> [DESCRIPTION OF THE TASK] Although the data below holds other lines too, output only those from the line with "export TNS_END_PERCENT = 25" up to and including the line with "set_input_delay 2.4000 -clock", exactly as they appear.

Start of DATA EXTRACTS

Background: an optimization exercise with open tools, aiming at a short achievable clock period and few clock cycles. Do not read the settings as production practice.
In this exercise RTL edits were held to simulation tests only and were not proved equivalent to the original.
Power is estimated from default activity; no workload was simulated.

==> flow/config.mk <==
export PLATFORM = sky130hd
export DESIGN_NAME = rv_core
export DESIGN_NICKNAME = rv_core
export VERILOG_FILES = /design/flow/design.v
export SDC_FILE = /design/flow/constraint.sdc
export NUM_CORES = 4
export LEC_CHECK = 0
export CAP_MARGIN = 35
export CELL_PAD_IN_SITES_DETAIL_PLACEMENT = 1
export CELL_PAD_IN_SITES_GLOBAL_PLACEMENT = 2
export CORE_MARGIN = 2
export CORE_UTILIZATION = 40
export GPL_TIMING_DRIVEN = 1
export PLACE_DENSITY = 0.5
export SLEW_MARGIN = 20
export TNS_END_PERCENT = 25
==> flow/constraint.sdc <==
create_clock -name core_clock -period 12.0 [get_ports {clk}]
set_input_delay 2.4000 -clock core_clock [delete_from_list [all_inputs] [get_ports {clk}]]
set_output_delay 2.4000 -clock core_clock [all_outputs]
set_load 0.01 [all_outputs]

End of DATA EXTRACTS

> [WRITTEN REPLY]
export TNS_END_PERCENT = 25
==> flow/constraint.sdc <==
create_clock -name core_clock -period 12.0 [get_ports {clk}]
set_input_delay 2.4000 -clock core_clock [delete_from_list [all_inputs] [get_ports {clk}]]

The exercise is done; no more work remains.